### WHAT TO DO
Begin at the line containing "export DESIGN_NAME = cnn_top" in the data below and go on through the line containing "set_output_delay 3.2000 -clock", repeating each line exactly; include both ends and no other line.

====== EXERCISE MATERIAL ======

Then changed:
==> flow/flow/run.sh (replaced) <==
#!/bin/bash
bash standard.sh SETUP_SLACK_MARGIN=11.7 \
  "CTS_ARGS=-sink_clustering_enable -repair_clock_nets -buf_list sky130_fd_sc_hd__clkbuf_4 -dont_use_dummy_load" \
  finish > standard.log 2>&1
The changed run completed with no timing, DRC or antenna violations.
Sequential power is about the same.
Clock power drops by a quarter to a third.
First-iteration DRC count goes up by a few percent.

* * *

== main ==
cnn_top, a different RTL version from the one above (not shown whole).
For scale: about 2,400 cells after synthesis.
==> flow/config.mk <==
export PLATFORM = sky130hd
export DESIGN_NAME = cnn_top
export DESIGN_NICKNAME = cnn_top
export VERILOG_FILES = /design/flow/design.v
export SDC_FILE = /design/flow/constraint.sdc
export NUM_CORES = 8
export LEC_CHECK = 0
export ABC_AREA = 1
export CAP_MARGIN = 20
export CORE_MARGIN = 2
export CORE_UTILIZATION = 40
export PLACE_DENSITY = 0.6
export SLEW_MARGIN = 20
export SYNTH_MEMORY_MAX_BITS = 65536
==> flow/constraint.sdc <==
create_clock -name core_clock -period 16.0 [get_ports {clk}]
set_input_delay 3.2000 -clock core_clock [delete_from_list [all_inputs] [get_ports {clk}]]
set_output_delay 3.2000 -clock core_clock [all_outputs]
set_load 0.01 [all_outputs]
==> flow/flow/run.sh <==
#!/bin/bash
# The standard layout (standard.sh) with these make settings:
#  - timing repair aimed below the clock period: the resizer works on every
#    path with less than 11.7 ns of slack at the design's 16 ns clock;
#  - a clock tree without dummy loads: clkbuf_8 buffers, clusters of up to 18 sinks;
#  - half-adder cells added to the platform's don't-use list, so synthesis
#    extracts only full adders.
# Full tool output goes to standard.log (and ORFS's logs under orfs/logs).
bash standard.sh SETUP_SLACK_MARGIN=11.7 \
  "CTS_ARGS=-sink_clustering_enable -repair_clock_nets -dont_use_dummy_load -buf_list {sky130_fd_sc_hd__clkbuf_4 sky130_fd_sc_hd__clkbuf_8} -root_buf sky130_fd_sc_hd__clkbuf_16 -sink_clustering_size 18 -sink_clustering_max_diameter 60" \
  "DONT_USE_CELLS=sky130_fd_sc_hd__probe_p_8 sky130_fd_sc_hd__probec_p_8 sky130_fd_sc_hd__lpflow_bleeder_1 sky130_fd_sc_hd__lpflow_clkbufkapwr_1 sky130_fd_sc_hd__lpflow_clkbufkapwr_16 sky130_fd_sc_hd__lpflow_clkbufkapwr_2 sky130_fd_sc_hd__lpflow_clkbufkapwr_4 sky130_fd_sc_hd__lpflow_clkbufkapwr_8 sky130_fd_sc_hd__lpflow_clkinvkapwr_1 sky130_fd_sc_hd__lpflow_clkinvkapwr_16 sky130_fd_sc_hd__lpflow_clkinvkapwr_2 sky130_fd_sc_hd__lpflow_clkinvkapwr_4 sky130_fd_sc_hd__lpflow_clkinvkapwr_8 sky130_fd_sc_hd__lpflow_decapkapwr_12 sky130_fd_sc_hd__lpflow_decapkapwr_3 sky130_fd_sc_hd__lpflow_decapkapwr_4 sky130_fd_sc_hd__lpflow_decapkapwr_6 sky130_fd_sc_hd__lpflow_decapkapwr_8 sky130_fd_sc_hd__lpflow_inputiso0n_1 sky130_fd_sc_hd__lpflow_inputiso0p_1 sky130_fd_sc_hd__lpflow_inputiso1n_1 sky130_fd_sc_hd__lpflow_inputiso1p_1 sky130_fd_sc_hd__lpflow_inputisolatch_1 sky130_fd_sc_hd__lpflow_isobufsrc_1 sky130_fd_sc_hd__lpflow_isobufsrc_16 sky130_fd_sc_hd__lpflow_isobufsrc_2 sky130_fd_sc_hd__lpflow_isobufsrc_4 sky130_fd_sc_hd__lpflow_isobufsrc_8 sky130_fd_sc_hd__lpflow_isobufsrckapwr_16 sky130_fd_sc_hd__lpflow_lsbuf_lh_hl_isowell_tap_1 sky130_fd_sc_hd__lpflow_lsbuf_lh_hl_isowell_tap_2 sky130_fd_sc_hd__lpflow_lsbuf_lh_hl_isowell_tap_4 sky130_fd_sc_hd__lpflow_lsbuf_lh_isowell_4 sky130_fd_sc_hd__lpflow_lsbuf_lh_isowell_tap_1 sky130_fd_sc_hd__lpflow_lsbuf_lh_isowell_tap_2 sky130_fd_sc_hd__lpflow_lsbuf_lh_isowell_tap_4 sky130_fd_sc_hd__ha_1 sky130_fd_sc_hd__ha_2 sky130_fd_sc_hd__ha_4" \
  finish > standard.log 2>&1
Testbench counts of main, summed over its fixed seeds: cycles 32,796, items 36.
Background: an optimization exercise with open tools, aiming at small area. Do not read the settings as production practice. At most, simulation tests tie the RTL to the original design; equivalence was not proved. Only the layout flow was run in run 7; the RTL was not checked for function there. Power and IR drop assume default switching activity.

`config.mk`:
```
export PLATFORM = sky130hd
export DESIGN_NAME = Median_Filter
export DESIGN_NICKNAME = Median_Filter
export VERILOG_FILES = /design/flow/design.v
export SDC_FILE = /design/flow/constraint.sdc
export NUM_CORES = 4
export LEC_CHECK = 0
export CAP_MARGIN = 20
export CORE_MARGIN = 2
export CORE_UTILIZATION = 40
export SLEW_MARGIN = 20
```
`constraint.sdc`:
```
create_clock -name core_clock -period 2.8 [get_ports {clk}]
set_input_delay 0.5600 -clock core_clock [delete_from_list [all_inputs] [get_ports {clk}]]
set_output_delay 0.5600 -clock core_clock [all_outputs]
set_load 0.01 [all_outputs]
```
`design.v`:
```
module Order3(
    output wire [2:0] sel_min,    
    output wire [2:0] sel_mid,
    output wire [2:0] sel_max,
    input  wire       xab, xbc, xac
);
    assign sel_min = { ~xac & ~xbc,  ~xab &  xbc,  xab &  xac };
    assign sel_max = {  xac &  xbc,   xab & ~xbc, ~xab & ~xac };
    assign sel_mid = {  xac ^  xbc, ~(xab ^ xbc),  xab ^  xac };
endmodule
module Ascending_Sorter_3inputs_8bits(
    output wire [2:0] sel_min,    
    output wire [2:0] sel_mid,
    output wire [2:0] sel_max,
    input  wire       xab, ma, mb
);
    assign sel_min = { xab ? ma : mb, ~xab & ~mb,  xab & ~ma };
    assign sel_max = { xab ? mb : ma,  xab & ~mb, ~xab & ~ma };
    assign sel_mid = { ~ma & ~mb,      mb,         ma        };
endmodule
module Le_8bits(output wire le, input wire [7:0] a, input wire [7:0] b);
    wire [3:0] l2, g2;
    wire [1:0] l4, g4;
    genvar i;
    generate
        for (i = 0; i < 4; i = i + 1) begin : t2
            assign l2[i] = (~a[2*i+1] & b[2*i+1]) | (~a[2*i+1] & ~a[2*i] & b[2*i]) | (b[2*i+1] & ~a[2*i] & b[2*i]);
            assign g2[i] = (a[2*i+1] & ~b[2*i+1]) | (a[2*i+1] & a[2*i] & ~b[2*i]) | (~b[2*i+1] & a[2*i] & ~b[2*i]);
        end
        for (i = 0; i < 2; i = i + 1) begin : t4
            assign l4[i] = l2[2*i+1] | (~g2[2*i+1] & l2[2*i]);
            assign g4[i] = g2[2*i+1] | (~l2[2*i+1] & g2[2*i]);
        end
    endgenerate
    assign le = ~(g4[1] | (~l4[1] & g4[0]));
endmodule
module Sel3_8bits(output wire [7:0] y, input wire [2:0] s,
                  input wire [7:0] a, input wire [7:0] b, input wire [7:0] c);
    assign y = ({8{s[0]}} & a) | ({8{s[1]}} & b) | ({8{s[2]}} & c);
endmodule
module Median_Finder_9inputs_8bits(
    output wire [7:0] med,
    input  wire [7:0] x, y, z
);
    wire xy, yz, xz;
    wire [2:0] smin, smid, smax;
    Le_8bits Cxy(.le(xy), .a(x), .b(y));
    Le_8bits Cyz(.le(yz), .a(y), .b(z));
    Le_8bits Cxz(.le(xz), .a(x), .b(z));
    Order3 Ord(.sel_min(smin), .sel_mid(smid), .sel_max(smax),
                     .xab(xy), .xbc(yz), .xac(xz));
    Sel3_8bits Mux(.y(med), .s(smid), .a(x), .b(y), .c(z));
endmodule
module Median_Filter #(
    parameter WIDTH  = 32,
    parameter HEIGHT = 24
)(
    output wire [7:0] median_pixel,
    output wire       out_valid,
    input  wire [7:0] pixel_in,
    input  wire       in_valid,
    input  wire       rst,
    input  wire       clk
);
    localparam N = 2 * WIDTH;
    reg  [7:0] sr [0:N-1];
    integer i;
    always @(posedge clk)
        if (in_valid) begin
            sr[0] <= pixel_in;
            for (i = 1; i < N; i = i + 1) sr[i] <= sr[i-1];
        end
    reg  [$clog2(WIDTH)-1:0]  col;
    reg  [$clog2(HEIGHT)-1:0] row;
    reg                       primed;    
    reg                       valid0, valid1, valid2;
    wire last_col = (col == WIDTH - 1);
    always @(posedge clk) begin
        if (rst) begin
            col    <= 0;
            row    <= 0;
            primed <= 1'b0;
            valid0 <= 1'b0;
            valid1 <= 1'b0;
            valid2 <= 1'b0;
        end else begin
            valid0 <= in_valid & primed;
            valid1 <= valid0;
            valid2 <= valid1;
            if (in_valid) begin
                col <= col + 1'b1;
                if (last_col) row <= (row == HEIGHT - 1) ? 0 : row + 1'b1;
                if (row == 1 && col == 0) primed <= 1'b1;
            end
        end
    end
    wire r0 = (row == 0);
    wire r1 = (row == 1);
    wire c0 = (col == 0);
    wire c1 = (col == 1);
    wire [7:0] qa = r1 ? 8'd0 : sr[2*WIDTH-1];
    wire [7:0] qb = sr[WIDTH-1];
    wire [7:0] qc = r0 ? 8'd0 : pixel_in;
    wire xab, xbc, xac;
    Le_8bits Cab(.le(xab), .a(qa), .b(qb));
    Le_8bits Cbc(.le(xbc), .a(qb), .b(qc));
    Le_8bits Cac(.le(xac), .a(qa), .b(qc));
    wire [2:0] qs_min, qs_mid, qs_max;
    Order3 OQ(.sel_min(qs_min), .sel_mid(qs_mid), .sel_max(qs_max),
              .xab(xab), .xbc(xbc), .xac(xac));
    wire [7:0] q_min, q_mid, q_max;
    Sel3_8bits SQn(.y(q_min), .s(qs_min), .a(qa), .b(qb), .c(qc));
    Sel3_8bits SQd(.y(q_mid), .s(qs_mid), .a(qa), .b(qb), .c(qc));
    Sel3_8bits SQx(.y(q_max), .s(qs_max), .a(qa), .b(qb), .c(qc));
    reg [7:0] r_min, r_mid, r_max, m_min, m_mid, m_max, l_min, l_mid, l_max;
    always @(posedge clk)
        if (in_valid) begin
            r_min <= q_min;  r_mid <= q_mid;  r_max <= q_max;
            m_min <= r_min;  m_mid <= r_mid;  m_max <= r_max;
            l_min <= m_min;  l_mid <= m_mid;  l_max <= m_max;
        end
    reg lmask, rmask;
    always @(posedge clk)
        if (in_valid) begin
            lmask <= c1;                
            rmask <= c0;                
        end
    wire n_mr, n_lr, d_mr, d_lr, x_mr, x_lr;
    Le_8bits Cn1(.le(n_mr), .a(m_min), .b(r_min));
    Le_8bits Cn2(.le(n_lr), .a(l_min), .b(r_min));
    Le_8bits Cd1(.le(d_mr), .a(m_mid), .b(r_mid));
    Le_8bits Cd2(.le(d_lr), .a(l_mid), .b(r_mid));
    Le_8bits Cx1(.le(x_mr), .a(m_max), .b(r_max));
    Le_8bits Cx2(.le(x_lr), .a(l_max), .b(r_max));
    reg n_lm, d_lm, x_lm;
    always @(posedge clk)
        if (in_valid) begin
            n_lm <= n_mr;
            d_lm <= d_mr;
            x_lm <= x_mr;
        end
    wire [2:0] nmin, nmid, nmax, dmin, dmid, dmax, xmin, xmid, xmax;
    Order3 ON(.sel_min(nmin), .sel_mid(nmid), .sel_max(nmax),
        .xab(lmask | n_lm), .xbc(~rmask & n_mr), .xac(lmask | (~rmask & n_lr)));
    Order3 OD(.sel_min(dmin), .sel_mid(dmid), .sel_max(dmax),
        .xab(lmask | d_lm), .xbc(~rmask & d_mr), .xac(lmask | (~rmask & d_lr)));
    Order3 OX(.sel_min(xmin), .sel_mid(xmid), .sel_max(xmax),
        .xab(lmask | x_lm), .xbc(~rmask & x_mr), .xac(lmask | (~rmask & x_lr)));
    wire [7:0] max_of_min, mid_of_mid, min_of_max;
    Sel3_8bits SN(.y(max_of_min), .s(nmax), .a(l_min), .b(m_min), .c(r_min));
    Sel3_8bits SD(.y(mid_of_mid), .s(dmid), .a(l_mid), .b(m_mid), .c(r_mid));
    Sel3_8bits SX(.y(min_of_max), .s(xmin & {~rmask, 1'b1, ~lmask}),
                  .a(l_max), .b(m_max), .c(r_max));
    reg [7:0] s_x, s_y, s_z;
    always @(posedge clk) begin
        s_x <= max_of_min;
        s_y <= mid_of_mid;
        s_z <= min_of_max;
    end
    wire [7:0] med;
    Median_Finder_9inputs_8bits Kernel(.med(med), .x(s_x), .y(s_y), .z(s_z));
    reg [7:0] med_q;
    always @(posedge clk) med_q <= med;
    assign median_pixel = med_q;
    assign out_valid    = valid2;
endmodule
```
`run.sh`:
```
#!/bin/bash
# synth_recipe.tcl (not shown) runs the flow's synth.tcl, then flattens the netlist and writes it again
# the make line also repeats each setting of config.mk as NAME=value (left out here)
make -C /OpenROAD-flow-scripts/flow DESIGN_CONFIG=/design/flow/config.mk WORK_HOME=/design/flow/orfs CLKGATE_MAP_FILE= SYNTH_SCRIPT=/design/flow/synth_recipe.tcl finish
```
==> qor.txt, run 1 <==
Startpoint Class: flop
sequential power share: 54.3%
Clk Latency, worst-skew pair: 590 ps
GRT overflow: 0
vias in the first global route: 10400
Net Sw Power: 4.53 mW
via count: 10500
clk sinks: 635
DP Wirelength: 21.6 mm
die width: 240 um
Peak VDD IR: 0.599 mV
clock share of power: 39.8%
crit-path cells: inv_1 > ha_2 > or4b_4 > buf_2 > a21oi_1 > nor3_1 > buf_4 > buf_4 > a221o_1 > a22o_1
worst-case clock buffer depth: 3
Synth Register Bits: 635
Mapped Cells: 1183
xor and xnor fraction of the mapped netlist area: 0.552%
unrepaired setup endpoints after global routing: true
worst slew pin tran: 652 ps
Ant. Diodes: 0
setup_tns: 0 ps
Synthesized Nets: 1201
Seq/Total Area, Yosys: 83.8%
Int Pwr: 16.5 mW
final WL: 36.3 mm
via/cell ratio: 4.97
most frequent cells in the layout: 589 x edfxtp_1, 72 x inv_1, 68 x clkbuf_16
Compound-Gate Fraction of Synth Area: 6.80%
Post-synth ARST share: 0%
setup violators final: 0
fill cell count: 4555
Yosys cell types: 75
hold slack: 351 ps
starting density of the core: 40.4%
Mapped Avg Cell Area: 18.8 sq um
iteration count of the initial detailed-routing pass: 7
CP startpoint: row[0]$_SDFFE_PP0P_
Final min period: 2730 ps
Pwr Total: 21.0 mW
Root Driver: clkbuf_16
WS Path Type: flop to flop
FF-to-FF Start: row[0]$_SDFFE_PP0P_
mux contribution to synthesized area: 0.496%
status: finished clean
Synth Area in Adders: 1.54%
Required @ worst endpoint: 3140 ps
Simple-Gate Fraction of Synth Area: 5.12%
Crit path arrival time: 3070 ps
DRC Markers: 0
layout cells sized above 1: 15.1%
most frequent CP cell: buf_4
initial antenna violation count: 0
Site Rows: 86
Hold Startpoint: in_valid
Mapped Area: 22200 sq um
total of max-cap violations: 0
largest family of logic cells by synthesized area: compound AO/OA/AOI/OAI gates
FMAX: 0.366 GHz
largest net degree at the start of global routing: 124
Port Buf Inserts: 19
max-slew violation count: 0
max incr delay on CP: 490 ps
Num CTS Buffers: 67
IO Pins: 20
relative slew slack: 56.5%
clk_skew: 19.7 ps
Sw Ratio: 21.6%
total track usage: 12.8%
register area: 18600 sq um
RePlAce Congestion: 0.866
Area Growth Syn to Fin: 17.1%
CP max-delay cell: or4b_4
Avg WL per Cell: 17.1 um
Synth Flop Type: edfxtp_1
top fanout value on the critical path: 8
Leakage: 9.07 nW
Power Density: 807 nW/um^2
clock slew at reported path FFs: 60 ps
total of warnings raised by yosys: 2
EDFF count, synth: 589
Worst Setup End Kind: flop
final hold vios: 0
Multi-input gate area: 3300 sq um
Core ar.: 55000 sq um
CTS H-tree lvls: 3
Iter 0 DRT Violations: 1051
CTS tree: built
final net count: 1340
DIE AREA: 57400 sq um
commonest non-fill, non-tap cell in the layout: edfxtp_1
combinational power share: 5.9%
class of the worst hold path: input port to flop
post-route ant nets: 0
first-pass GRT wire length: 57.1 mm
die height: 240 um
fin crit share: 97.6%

======

### EXPECTED OUTPUT
export DESIGN_NAME = cnn_top
export DESIGN_NICKNAME = cnn_top
export VERILOG_FILES = /design/flow/design.v
export SDC_FILE = /design/flow/constraint.sdc
export NUM_CORES = 8
export LEC_CHECK = 0
export ABC_AREA = 1
export CAP_MARGIN = 20
export CORE_MARGIN = 2
export CORE_UTILIZATION = 40
export PLACE_DENSITY = 0.6
export SLEW_MARGIN = 20
export SYNTH_MEMORY_MAX_BITS = 65536
==> flow/constraint.sdc <==
create_clock -name core_clock -period 16.0 [get_ports {clk}]
set_input_delay 3.2000 -clock core_clock [delete_from_list [all_inputs] [get_ports {clk}]]
set_output_delay 3.2000 -clock core_clock [all_outputs]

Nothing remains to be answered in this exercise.